Recorded data
════════════════

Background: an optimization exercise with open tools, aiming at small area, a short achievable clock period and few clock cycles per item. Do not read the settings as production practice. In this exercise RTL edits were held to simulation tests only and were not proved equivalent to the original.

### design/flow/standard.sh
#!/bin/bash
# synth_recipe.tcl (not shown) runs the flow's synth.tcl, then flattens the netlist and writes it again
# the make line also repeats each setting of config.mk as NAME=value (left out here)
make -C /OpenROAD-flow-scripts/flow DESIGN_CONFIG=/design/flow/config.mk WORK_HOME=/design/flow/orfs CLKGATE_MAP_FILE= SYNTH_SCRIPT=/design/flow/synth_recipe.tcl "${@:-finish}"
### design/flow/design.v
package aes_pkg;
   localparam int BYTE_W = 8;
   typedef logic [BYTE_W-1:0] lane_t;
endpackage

════════════════

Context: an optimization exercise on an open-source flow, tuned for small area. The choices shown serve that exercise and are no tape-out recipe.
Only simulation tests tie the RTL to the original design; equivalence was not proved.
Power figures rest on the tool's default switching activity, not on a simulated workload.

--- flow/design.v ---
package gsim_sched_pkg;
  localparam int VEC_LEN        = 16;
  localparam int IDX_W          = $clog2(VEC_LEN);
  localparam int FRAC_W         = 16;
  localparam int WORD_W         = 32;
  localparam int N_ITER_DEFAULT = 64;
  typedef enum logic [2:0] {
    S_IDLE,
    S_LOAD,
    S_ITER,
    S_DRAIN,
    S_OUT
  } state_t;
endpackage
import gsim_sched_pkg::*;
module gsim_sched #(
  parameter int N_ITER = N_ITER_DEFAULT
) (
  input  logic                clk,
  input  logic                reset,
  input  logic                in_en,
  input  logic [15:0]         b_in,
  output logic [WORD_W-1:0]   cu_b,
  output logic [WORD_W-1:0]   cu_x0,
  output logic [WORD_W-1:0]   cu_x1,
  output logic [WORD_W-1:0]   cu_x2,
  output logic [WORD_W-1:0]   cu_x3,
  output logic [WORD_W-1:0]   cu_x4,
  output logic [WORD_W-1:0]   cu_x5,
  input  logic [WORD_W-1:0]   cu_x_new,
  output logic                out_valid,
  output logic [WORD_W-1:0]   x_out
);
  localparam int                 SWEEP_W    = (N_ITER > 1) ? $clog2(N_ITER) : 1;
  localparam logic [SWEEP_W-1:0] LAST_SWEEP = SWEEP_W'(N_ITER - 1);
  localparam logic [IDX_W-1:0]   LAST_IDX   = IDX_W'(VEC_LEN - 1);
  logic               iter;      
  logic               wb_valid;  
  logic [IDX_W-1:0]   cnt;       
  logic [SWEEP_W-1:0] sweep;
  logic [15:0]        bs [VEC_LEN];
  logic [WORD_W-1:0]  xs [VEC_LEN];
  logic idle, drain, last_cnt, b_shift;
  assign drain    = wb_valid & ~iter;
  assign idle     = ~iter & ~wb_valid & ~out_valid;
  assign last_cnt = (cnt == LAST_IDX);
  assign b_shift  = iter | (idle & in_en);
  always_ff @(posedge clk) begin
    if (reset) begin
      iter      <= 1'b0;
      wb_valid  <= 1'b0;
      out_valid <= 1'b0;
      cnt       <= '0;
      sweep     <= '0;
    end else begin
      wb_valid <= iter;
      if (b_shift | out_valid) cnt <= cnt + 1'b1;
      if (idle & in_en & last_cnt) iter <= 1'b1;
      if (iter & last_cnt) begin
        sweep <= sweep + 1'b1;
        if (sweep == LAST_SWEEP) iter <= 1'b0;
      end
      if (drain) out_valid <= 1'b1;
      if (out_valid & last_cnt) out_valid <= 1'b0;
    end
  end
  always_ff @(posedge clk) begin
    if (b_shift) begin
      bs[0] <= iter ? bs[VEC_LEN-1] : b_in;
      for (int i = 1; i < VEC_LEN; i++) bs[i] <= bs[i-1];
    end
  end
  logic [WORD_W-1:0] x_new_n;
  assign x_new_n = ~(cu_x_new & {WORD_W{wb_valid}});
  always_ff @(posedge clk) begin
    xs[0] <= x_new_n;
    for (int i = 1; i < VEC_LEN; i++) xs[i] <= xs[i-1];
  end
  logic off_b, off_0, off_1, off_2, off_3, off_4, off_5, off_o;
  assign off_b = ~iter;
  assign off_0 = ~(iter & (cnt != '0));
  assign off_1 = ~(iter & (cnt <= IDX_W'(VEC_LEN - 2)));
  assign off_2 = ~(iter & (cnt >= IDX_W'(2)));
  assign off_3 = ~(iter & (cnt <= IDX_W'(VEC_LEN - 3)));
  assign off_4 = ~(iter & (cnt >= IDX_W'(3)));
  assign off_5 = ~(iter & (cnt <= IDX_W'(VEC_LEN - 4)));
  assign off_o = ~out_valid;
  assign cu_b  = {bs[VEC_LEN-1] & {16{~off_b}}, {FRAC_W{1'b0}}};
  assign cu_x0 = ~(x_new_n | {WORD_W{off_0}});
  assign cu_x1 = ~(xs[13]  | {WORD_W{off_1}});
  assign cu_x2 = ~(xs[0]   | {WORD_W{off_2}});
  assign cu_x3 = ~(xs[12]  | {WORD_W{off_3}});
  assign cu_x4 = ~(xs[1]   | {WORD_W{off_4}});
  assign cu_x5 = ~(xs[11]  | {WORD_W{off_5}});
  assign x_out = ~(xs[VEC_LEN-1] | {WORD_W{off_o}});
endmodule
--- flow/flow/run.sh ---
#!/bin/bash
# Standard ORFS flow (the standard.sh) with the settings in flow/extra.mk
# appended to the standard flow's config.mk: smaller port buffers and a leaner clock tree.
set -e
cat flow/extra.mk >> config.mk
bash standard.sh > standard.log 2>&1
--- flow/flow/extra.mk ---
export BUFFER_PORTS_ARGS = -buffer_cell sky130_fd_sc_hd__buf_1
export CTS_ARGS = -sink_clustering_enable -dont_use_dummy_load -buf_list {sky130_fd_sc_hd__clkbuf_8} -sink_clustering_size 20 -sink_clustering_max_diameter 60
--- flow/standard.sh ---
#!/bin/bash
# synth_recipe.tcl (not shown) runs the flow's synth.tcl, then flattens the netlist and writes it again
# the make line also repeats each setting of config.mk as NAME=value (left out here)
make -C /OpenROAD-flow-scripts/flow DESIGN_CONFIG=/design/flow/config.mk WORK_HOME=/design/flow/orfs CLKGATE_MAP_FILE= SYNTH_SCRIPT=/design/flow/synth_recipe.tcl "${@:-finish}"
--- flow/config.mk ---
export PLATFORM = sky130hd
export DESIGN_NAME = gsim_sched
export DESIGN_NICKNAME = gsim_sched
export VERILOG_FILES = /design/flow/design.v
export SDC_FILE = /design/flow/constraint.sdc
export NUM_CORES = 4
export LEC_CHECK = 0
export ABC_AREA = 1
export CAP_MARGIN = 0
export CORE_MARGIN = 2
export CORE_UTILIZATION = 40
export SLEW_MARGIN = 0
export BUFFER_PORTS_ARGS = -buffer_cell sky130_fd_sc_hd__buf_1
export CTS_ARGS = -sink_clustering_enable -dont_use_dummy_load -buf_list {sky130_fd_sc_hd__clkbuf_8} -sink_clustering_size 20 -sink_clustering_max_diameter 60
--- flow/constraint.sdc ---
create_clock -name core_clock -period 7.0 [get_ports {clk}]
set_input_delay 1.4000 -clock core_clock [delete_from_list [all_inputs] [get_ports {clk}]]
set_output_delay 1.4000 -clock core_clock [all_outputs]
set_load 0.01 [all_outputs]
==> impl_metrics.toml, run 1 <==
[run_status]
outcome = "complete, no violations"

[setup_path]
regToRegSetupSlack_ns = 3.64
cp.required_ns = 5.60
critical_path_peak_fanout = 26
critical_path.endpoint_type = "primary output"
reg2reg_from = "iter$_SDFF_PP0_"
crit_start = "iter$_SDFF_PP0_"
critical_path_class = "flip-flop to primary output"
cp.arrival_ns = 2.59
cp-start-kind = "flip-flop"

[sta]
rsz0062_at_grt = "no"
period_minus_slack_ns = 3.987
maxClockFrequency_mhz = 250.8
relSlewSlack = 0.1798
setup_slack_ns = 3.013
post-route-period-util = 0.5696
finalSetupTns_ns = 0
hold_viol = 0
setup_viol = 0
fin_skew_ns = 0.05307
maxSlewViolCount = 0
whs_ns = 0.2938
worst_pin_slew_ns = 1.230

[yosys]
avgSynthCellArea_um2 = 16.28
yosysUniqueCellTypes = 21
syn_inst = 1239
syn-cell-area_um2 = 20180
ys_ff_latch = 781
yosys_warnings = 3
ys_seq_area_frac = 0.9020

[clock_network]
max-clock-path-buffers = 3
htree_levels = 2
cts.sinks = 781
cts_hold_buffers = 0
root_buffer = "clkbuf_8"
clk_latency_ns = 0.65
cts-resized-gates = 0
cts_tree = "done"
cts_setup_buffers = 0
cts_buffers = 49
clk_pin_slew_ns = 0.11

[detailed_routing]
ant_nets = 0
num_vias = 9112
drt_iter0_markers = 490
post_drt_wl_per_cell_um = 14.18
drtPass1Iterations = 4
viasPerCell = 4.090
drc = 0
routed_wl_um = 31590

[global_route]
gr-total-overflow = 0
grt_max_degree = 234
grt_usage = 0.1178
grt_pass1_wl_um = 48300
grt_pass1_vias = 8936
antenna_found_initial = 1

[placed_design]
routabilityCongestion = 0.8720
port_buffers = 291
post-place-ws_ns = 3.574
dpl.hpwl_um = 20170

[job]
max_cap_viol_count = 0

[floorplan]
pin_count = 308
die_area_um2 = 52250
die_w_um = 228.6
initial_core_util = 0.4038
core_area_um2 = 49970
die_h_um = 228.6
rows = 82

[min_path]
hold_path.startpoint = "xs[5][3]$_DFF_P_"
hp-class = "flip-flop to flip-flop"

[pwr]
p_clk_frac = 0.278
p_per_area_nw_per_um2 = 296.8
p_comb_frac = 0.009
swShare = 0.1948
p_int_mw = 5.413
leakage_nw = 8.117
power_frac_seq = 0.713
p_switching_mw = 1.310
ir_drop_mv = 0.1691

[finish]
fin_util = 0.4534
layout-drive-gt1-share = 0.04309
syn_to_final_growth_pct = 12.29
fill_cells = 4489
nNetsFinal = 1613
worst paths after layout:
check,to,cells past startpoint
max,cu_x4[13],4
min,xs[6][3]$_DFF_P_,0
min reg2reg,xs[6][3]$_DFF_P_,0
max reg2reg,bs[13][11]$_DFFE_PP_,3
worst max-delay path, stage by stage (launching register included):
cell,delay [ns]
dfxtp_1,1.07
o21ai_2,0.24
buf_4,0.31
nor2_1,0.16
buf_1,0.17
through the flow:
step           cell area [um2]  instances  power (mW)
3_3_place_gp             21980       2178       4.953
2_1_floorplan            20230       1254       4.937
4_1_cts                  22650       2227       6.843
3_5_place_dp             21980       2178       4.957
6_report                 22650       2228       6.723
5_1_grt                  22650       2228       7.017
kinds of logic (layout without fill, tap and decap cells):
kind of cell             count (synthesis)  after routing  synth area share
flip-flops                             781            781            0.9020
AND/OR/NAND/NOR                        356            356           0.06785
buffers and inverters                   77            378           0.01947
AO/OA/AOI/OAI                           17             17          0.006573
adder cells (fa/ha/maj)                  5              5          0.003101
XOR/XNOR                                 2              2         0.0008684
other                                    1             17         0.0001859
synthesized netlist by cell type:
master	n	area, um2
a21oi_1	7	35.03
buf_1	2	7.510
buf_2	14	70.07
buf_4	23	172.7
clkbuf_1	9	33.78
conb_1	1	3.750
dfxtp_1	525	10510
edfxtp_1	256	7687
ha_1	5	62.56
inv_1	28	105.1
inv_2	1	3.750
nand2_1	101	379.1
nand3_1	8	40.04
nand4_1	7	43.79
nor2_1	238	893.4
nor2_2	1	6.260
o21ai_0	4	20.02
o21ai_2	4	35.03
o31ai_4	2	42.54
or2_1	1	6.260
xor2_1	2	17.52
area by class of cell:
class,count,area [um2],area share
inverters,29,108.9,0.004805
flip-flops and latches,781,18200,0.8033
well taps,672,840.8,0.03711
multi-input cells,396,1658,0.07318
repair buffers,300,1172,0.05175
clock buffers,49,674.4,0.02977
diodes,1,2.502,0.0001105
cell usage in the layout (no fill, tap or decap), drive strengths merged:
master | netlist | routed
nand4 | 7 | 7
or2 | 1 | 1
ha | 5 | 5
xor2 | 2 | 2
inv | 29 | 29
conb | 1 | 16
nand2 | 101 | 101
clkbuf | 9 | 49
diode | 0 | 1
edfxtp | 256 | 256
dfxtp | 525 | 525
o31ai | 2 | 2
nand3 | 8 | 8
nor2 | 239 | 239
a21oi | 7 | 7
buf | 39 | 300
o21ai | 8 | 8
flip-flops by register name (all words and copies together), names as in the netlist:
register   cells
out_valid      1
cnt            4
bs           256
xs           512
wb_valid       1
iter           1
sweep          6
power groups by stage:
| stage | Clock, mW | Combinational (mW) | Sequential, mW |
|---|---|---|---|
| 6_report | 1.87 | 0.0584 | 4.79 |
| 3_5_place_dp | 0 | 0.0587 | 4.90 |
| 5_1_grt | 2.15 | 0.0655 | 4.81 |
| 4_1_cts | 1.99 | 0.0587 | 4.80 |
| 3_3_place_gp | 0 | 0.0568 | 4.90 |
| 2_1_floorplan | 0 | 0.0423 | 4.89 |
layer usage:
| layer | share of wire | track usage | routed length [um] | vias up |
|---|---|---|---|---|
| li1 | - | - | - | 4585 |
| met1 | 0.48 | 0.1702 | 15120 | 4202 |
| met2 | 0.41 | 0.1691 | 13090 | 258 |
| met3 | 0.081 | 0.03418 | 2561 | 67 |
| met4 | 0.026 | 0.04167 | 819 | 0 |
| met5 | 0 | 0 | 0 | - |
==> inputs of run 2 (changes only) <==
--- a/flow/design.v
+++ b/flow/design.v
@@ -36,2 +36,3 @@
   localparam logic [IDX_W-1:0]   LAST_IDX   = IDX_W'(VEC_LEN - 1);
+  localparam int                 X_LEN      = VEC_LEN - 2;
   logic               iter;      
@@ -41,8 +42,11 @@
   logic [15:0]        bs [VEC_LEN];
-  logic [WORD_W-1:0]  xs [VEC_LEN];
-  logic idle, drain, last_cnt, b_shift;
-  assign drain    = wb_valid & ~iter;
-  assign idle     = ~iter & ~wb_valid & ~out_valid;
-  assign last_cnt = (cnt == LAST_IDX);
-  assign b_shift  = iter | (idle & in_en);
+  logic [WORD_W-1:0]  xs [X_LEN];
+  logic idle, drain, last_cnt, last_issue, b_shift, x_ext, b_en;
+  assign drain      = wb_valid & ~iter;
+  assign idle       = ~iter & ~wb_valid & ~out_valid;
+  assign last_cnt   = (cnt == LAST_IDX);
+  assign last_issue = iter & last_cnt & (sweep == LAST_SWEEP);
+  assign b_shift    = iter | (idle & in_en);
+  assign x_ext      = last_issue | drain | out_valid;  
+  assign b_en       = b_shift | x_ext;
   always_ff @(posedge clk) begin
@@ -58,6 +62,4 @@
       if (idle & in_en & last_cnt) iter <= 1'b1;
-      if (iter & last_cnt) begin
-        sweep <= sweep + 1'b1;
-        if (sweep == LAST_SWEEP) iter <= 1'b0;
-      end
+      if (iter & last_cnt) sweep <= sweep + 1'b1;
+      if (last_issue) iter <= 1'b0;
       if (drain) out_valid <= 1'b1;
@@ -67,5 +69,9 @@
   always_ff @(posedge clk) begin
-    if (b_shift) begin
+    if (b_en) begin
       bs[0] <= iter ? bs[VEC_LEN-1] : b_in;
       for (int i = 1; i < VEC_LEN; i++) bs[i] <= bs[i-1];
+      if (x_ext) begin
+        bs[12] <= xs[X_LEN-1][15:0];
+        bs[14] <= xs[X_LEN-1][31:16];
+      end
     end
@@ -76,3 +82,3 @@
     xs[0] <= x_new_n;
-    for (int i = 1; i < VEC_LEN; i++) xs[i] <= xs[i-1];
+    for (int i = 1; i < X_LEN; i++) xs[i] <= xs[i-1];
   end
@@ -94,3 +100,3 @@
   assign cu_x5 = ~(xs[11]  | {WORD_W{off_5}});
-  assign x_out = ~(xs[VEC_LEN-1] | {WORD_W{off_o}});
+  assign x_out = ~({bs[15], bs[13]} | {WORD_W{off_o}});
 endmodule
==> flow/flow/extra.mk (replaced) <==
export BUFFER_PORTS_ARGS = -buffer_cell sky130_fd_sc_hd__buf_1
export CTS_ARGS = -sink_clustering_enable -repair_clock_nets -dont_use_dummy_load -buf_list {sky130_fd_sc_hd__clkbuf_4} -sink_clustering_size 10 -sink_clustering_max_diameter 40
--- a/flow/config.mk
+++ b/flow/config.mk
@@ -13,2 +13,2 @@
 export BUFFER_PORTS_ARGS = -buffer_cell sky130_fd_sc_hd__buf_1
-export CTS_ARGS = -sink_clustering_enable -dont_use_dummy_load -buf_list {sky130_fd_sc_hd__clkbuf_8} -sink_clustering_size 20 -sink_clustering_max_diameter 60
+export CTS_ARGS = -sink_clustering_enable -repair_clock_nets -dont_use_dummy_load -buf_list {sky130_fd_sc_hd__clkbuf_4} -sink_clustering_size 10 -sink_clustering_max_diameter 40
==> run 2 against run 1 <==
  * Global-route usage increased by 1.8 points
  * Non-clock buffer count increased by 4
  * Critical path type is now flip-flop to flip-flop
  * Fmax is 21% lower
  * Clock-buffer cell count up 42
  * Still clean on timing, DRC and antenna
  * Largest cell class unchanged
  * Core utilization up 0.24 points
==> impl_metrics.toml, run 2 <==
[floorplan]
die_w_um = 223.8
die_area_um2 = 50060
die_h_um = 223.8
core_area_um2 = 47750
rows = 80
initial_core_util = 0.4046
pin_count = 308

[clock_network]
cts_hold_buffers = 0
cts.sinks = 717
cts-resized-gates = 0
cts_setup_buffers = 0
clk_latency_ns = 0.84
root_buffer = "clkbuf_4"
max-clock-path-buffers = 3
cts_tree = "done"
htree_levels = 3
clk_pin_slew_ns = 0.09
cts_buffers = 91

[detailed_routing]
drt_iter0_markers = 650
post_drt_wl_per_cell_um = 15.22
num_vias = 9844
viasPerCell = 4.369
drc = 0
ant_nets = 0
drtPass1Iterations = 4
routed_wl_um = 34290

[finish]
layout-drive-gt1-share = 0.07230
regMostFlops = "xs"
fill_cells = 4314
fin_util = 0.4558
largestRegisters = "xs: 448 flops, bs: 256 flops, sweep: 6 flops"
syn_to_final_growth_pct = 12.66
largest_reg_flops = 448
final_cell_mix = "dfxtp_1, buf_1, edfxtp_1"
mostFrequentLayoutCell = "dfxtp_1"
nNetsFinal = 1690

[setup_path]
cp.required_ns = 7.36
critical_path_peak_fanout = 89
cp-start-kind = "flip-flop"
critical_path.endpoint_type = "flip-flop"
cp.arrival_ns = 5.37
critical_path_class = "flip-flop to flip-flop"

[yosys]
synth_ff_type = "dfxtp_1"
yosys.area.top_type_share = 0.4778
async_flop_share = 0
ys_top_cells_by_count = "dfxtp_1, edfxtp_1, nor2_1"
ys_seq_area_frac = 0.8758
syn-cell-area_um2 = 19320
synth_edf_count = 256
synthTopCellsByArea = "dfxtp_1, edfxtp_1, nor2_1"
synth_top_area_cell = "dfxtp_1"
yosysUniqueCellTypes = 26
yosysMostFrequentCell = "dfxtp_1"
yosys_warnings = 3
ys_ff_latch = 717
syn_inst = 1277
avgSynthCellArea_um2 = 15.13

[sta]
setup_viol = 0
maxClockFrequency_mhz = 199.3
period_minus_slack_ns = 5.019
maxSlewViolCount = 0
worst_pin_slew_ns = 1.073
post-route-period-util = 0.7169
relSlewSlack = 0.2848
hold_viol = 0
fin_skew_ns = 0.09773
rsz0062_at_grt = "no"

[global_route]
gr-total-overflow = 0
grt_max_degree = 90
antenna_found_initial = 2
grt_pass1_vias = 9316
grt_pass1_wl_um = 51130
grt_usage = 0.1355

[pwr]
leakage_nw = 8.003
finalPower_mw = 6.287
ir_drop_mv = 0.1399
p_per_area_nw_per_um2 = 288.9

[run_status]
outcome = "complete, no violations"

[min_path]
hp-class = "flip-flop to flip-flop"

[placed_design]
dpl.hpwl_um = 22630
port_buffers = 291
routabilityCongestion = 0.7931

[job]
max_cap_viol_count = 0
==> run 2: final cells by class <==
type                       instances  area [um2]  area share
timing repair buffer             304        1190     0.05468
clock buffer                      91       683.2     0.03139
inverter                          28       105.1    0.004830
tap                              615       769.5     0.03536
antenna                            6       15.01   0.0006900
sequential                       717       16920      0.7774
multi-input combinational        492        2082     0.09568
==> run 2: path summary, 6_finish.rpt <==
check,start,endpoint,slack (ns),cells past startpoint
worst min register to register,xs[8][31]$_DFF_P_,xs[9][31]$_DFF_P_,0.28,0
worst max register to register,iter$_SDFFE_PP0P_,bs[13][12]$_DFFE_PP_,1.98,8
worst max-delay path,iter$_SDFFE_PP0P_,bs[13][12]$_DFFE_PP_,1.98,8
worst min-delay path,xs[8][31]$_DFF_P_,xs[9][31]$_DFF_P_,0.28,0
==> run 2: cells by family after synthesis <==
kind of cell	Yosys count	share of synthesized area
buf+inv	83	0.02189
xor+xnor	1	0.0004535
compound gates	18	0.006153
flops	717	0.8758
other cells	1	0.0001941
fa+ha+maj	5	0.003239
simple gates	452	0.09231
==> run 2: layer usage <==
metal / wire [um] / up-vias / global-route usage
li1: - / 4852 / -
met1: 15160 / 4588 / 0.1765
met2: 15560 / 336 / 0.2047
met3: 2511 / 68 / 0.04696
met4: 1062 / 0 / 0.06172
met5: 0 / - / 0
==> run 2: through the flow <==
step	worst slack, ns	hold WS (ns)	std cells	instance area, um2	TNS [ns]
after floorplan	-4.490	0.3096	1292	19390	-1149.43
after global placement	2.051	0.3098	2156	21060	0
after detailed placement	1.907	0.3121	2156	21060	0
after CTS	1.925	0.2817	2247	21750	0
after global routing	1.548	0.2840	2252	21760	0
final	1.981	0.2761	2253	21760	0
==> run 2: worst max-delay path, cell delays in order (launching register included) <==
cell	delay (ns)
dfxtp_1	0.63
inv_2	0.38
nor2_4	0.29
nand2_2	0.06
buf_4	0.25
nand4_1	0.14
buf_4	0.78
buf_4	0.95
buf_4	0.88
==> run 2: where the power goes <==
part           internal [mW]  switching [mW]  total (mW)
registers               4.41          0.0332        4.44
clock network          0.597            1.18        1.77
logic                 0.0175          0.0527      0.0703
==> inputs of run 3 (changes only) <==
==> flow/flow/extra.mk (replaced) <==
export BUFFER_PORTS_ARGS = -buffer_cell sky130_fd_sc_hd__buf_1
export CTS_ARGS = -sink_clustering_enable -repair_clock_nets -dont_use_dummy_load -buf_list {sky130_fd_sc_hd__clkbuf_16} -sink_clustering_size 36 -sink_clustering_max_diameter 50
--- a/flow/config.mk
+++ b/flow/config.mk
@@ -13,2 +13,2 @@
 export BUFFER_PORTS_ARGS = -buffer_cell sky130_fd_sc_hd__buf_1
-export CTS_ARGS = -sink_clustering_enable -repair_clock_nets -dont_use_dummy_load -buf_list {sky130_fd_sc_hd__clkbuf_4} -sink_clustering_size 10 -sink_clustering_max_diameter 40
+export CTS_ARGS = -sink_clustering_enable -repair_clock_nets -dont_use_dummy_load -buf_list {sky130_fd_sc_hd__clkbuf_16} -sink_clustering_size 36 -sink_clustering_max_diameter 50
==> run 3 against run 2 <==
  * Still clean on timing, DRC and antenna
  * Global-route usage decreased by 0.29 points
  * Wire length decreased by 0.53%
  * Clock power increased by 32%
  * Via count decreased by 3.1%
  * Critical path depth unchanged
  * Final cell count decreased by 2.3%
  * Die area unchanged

════════════════

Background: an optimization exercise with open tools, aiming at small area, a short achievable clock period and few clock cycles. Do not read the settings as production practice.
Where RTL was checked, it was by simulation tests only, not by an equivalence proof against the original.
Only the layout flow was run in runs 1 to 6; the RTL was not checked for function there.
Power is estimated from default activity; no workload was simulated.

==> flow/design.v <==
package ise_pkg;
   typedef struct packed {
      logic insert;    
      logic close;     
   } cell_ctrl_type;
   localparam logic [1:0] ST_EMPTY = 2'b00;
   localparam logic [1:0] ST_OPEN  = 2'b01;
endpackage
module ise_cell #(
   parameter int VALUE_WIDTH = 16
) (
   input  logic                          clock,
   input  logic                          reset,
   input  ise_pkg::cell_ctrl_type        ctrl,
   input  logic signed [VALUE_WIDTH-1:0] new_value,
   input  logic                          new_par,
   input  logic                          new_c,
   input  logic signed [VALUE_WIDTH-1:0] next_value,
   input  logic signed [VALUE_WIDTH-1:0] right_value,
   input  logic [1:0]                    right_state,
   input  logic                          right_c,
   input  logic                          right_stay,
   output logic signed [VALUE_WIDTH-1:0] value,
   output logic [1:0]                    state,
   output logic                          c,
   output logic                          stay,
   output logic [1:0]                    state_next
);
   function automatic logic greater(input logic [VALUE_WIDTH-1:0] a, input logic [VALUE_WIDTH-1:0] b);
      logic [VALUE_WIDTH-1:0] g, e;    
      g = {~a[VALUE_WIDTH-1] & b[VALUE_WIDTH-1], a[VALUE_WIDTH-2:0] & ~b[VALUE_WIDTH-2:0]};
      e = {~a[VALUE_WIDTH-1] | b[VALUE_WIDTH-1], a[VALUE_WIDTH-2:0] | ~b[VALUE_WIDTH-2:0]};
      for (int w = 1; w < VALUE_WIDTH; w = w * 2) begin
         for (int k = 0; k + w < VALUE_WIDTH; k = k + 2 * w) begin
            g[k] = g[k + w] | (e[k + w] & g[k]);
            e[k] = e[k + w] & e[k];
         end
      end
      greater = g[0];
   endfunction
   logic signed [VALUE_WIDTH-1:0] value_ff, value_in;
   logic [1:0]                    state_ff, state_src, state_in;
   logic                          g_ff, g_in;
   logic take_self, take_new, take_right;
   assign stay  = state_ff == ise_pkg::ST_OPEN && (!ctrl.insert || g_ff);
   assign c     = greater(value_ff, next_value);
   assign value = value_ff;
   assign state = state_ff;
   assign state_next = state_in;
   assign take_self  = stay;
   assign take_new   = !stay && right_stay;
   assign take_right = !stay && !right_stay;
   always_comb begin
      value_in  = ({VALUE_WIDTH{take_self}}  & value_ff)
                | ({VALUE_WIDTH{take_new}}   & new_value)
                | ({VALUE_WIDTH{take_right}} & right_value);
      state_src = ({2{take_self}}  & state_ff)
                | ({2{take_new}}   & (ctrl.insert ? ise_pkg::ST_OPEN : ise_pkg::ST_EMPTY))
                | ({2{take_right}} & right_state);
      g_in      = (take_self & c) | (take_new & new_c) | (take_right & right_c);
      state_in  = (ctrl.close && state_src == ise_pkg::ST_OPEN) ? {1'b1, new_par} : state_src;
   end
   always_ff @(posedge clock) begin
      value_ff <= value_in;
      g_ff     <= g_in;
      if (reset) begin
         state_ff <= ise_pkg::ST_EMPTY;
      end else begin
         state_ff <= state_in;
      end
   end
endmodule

════════════════

Send back an exact copy of only the lines from the line with "worst paths after" up to and including the line with "synth area share" in the data above.

worst paths after layout:
check,to,cells past startpoint
max,cu_x4[13],4
min,xs[6][3]$_DFF_P_,0
min reg2reg,xs[6][3]$_DFF_P_,0
max reg2reg,bs[13][11]$_DFFE_PP_,3
worst max-delay path, stage by stage (launching register included):
cell,delay [ns]
dfxtp_1,1.07
o21ai_2,0.24
buf_4,0.31
nor2_1,0.16
buf_1,0.17
through the flow:
step           cell area [um2]  instances  power (mW)
3_3_place_gp             21980       2178       4.953
2_1_floorplan            20230       1254       4.937
4_1_cts                  22650       2227       6.843
3_5_place_dp             21980       2178       4.957
6_report                 22650       2228       6.723
5_1_grt                  22650       2228       7.017
kinds of logic (layout without fill, tap and decap cells):
kind of cell             count (synthesis)  after routing  synth area share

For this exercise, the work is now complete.